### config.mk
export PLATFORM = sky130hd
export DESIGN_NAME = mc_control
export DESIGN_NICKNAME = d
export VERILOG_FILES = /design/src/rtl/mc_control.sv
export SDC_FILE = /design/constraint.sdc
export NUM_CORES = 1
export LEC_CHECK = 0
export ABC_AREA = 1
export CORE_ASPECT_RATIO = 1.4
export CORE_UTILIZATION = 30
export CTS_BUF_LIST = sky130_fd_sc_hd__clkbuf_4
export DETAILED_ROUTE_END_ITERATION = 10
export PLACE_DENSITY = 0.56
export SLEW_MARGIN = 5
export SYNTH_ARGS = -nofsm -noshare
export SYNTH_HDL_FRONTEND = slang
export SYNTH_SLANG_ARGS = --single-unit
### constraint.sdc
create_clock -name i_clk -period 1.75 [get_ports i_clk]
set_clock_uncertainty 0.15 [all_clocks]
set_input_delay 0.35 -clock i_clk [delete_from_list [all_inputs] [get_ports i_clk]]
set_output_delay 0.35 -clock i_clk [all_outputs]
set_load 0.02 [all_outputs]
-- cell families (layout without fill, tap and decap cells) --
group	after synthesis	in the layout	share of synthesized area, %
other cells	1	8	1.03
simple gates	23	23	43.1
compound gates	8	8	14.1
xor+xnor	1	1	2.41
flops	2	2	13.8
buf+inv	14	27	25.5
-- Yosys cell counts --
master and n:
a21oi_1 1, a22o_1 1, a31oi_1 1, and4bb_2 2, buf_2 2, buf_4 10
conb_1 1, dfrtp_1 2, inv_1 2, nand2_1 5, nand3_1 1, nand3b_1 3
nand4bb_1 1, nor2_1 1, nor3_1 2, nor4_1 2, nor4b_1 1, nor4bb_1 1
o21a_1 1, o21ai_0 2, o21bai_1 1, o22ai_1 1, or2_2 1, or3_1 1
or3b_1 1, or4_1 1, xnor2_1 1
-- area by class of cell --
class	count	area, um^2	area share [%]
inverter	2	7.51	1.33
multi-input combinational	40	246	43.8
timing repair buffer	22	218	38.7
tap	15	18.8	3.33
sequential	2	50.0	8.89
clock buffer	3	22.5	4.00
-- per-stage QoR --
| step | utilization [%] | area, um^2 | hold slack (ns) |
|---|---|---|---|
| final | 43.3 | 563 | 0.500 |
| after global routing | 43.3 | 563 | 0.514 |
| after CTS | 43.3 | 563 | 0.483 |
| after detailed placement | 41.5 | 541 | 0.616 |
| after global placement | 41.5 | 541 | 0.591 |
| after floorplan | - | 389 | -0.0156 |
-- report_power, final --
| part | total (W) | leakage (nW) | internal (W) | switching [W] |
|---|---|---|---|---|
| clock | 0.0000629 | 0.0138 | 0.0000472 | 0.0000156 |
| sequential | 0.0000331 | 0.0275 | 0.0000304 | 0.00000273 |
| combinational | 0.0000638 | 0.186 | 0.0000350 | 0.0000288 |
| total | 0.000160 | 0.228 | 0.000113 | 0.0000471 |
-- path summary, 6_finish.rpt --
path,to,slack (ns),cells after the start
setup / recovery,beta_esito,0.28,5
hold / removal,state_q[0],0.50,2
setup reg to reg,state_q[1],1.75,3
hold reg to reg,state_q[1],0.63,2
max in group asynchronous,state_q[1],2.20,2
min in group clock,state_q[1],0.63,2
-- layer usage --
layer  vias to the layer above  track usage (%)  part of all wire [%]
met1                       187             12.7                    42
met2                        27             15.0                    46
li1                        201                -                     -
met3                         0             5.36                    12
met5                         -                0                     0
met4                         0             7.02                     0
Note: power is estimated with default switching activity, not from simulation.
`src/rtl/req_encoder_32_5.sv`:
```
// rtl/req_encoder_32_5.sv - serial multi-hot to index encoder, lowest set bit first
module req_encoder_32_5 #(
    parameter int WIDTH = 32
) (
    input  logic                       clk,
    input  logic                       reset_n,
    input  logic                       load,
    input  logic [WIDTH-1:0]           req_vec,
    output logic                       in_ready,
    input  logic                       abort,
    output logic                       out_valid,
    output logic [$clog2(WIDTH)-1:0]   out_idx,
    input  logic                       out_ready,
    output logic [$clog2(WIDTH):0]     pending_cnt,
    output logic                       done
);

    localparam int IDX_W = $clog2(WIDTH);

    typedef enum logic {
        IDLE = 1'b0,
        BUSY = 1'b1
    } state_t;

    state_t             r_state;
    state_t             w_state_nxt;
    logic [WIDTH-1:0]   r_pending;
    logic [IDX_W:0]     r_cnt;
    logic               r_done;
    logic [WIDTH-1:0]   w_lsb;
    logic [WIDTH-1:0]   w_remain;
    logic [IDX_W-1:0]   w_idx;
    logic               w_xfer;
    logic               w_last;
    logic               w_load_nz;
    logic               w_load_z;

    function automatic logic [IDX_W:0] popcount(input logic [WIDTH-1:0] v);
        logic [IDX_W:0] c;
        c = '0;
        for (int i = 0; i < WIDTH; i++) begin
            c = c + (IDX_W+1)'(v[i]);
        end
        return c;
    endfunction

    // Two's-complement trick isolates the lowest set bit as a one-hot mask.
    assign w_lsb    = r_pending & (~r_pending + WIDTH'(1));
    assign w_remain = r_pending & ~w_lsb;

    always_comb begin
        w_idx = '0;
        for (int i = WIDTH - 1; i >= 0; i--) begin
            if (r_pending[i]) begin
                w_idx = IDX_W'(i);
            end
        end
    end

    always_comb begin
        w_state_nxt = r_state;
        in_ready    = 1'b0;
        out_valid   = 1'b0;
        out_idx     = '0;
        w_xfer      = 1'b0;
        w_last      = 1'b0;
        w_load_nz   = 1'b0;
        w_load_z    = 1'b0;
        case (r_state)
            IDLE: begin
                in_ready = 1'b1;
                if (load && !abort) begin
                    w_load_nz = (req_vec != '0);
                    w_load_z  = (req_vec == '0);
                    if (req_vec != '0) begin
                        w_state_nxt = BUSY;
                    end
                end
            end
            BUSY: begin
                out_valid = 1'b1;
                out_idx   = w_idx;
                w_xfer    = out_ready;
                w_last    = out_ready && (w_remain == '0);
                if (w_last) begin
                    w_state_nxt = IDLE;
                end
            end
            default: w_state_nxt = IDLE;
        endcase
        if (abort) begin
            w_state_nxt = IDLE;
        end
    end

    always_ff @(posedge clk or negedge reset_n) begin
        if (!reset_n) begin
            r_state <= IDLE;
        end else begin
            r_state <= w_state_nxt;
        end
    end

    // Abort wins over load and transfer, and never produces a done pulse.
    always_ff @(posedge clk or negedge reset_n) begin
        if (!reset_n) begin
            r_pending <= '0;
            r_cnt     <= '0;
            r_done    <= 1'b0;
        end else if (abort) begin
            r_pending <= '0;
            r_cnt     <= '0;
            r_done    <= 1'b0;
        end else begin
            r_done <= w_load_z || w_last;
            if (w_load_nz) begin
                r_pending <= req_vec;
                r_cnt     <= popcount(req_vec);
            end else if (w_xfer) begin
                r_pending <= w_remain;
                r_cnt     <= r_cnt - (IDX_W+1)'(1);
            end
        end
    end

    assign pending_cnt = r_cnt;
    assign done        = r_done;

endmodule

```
^^^^^^^^
GOAL OF THE EXERCISE: Copy every line in the listing above where the string "setup" turns up.

TASK SOLUTION:
setup / recovery,beta_esito,0.28,5
setup reg to reg,state_q[1],1.75,3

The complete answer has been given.